→ **WORK TO COMPLETE**: As the answer, set down the lines below from the one containing "3_5_place_dp: 886 / 25.1" through the one containing "run 3 against", exactly and inclusively, and no others.

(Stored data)
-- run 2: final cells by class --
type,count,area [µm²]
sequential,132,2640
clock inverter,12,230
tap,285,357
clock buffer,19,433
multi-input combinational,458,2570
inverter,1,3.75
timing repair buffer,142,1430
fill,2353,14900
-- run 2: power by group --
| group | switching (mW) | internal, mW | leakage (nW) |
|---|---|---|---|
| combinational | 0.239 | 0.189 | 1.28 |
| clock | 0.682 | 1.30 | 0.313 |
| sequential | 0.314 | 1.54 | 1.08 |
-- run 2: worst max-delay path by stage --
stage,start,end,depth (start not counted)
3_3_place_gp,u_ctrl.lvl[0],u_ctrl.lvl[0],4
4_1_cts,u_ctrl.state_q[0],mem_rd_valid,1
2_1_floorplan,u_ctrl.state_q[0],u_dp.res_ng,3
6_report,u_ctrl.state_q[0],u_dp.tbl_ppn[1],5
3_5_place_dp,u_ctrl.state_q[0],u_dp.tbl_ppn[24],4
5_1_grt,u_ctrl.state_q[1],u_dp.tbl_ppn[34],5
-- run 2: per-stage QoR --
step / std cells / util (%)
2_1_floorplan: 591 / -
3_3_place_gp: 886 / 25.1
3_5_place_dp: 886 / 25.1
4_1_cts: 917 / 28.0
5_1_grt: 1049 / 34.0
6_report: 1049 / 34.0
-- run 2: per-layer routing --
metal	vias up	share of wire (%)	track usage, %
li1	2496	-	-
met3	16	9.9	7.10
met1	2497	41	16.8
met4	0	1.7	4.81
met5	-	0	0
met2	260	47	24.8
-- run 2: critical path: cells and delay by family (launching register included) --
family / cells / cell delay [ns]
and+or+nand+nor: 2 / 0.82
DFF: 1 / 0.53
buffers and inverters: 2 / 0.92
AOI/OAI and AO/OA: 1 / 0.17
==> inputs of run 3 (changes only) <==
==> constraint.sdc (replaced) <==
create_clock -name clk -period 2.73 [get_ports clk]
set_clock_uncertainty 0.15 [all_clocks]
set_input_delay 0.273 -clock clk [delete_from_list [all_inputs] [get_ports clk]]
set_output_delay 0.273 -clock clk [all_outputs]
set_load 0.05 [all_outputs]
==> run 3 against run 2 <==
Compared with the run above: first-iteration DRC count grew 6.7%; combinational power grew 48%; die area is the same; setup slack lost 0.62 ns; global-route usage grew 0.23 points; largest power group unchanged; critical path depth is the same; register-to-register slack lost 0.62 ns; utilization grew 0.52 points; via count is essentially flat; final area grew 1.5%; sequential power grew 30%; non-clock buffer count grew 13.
`config.mk`:
```
export PLATFORM = sky130hd
export DESIGN_NAME = calseq_top
export DESIGN_NICKNAME = d
export VERILOG_FILES = /design/src/rtl/calseq_pkg.sv /design/src/rtl/calseq_decode.sv /design/src/rtl/calseq_step_ctr.sv /design/src/rtl/calseq_top.sv
export SDC_FILE = /design/constraint.sdc
export NUM_CORES = 1
export LEC_CHECK = 0
export BUFFER_PORTS_ARGS = -buffer_cell sky130_fd_sc_hd__buf_2
export CORE_UTILIZATION = 48
export CTS_CLUSTER_DIAMETER = 60
export DETAILED_ROUTE_END_ITERATION = 8
export GPL_TIMING_DRIVEN = 1
export PLACE_DENSITY = 0.77
export SETUP_SLACK_MARGIN = 0.5
export SLEW_MARGIN = 0
export SYNTH_ARGS = -nofsm -noshare
export SYNTH_HDL_FRONTEND = slang
export SYNTH_SLANG_ARGS = --single-unit
```
`constraint.sdc`:
```
create_clock -name clk_i -period 1.8 [get_ports clk_i]
set_input_delay 0.36 -clock clk_i [delete_from_list [all_inputs] [get_ports clk_i]]
set_output_delay 0.36 -clock clk_i [all_outputs]
set_load 0.01 [all_outputs]
```
`src/rtl/calseq_pkg.sv`:
```
package calseq_pkg;
  typedef enum logic [2:0] {
    M_NORM   = 3'd0,
    M_SELF   = 3'd1,
    M_SYS_ZS = 3'd2,
    M_SYS_FS = 3'd3,
    M_OFFS   = 3'd4,
    M_BG     = 3'd5,
    M_ACC_ZS = 3'd6,
    M_ACC_FS = 3'd7
  } mode_e;

  typedef enum logic [1:0] {
    SRC_IN    = 2'd0,
    SRC_SHORT = 2'd1,
    SRC_REF   = 2'd2
  } src_e;

  typedef struct packed {
    src_e src;
    logic req;
    logic wr_zs;
    logic wr_fs;
    logic rdy;
    logic last;   // sequence ends, mode returns to normal
    logic wrap;   // step counter returns to zero, mode kept
  } step_t;
endpackage

```
`src/rtl/calseq_decode.sv`:
```
module calseq_decode
  import calseq_pkg::*;
#(
  parameter int BG_SLOTS = 6,
  parameter int STEP_W   = 3
) (
  input  mode_e             mode_i,
  input  logic [STEP_W-1:0] step_i,
  output step_t             step_o
);
  localparam logic [STEP_W-1:0] BG_LAST = STEP_W'(BG_SLOTS - 1);

  always_comb begin
    step_o = '{src: SRC_IN, req: 1'b0, wr_zs: 1'b0, wr_fs: 1'b0,
               rdy: 1'b0, last: 1'b0, wrap: 1'b0};
    unique case (mode_i)
      M_NORM: begin
        step_o.req  = 1'b1;
        step_o.rdy  = 1'b1;
        step_o.wrap = 1'b1;
      end
      M_SELF: begin
        step_o.req = 1'b1;
        if (step_i == '0) begin
          step_o.src   = SRC_SHORT;
          step_o.wr_zs = 1'b1;
        end else begin
          step_o.src   = SRC_REF;
          step_o.wr_fs = 1'b1;
          step_o.rdy   = 1'b1;
          step_o.last  = 1'b1;
        end
      end
      M_SYS_ZS: begin
        step_o.req   = 1'b1;
        step_o.wr_zs = 1'b1;
        step_o.rdy   = 1'b1;
        step_o.last  = 1'b1;
      end
      M_SYS_FS: begin
        step_o.req   = 1'b1;
        step_o.wr_fs = 1'b1;
        step_o.rdy   = 1'b1;
        step_o.last  = 1'b1;
      end
      M_OFFS: begin
        step_o.req = 1'b1;
        if (step_i == '0) begin
          step_o.wr_zs = 1'b1;
        end else begin
          step_o.src   = SRC_REF;
          step_o.wr_fs = 1'b1;
          step_o.rdy   = 1'b1;
          step_o.last  = 1'b1;
        end
      end
      M_BG: begin
        step_o.req  = 1'b1;
        step_o.wrap = (step_i == BG_LAST);
        if (step_i == '0) begin
          step_o.rdy = 1'b1;
        end else if (step_i[0]) begin
          step_o.src   = SRC_SHORT;
          step_o.wr_zs = 1'b1;
        end else begin
          step_o.src   = SRC_REF;
          step_o.wr_fs = 1'b1;
        end
      end
      default: ;  // coefficient access: no measurement
    endcase
  end
endmodule

```
`src/rtl/calseq_step_ctr.sv`:
```
module calseq_step_ctr #(
  parameter int STEP_W = 3
) (
  input  logic              clk_i,
  input  logic              rst_ni,
  input  logic              clear_i,
  input  logic              adv_i,
  input  logic              wrap_i,
  output logic [STEP_W-1:0] step_o
);
  always_ff @(posedge clk_i or negedge rst_ni) begin
    if (!rst_ni)                 step_o <= '0;
    else if (clear_i)            step_o <= '0;
    else if (adv_i && wrap_i)    step_o <= '0;
    else if (adv_i)              step_o <= step_o + 1'b1;
  end
endmodule

```
`src/rtl/calseq_top.sv`:
```
module calseq_top
  import calseq_pkg::*;
#(
  parameter int NUM_CH   = 2,
  parameter int BG_SLOTS = 6,
  localparam int CH_W    = (NUM_CH > 1) ? $clog2(NUM_CH) : 1,
  localparam int STEP_W  = (BG_SLOTS > 2) ? $clog2(BG_SLOTS) : 2
) (
  input  logic            clk_i,
  input  logic            rst_ni,
  input  logic            mode_wr_i,
  input  logic [2:0]      mode_i,
  input  logic [CH_W-1:0] ch_i,
  input  logic            meas_done_i,
  output logic [2:0]      mode_o,
  output logic [CH_W-1:0] ch_o,
  output logic [1:0]      src_o,
  output logic            meas_req_o,
  output logic            zs_wr_o,
  output logic            fs_wr_o,
  output logic            rdy_o,
  output logic            acc_zs_o,
  output logic            acc_fs_o
);
  mode_e             mode_q;
  logic [CH_W-1:0]   ch_q;
  logic [STEP_W-1:0] step;
  step_t             dec;
  logic              adv;

  calseq_decode #(.BG_SLOTS(BG_SLOTS), .STEP_W(STEP_W)) i_decode (
    .mode_i (mode_q),
    .step_i (step),
    .step_o (dec)
  );

  // a write wins over a done in the same cycle
  assign adv = meas_done_i && dec.req && !mode_wr_i;

  calseq_step_ctr #(.STEP_W(STEP_W)) i_ctr (
    .clk_i   (clk_i),
    .rst_ni  (rst_ni),
    .clear_i (mode_wr_i || (adv && dec.last)),
    .adv_i   (adv),
    .wrap_i  (dec.wrap),
    .step_o  (step)
  );

  always_ff @(posedge clk_i or negedge rst_ni) begin
    if (!rst_ni) begin
      mode_q  <= M_NORM;
      ch_q    <= '0;
      zs_wr_o <= 1'b0;
      fs_wr_o <= 1'b0;
      rdy_o   <= 1'b0;
    end else begin
      zs_wr_o <= adv && dec.wr_zs;
      fs_wr_o <= adv && dec.wr_fs;
      rdy_o   <= adv && dec.rdy;
      if (mode_wr_i) begin
        mode_q <= mode_e'(mode_i);
        ch_q   <= ch_i;
      end else if (adv && dec.last) begin
        mode_q <= M_NORM;
      end
    end
  end

  assign mode_o     = mode_q;
  assign ch_o       = ch_q;
  assign src_o      = dec.src;
  assign meas_req_o = dec.req;
  assign acc_zs_o   = (mode_q == M_ACC_ZS);
  assign acc_fs_o   = (mode_q == M_ACC_FS);
endmodule

```
==> impl_metrics.json, run 1 <==
{
  "status": "stopped before the end",
  "lastStage": "global routing (5_1_grt)",
  "error": "[ERROR DPL-0038] Utilization greater than 100%, impossible to legalize",
  "clk_path_buf_depth": 2,
  "portBuffers": 19,
  "synth_top_area_share": 0.380,
  "clockRootBuffer": "clkbuf_4",
  "seq_area_frac_synth": 0.380,
  "grt-worst-endpoint": "src_o[0]",
  "synth_enable_flop_cells": 0,
  "syn_area_per_cell_um2": 9.84,
  "gp_congestion": 0.737,
  "synth_area_um2": 659,
  "placed_area_um2": 769,
  "synthTopCellsByCount": "10 x dfrtp_1, 7 x nand2_1, 4 x inv_1, 4 x o21ai_0",
  "fp.dieH_um": 39.1,
  "place_hpwl_um": 1020,
  "initial_core_util": 0.556,
  "htree_levels": 1,
  "synth_nets": 78,
  "synth_top_area_cell": "dfrtp_1",
  "synth_flop_cell": "dfrtp_1",
  "grt_max_degree": 11,
  "ys_warn_count": 0,
  "ys_ff_latch": 10,
  "synthArstFlopShare": 1.00,
  "cts_buffers": 3,
  "synthTopCellsByArea": "dfrtp_1 38%, ha_1 5.7%, nand2b_4 4.2%, nand2_1 4.0%, buf_4 3.4%",
  "worstEpCategory": "top-level output",
  "num_rows": 12,
  "synth_cell_types": 34,
  "die_w_um": 39.1,
  "yosysMostFrequentCell": "dfrtp_1",
  "cts.sink_count": 10,
  "ios": 20,
  "netlist_instances": 67
}
[repair_timing]
item | in CTS
resized for setup | 20
hold buffers | 1
pin swaps | 5
endpoints found under the hold margin | 10
buffers inserted | 15
endpoints found under the setup margin | 14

→ **WRITTEN ANSWER**:
3_5_place_dp: 886 / 25.1
4_1_cts: 917 / 28.0
5_1_grt: 1049 / 34.0
6_report: 1049 / 34.0
-- run 2: per-layer routing --
metal	vias up	share of wire (%)	track usage, %
li1	2496	-	-
met3	16	9.9	7.10
met1	2497	41	16.8
met4	0	1.7	4.81
met5	-	0	0
met2	260	47	24.8
-- run 2: critical path: cells and delay by family (launching register included) --
family / cells / cell delay [ns]
and+or+nand+nor: 2 / 0.82
DFF: 1 / 0.53
buffers and inverters: 2 / 0.92
AOI/OAI and AO/OA: 1 / 0.17
==> inputs of run 3 (changes only) <==
==> constraint.sdc (replaced) <==
create_clock -name clk -period 2.73 [get_ports clk]
set_clock_uncertainty 0.15 [all_clocks]
set_input_delay 0.273 -clock clk [delete_from_list [all_inputs] [get_ports clk]]
set_output_delay 0.273 -clock clk [all_outputs]
set_load 0.05 [all_outputs]
==> run 3 against run 2 <==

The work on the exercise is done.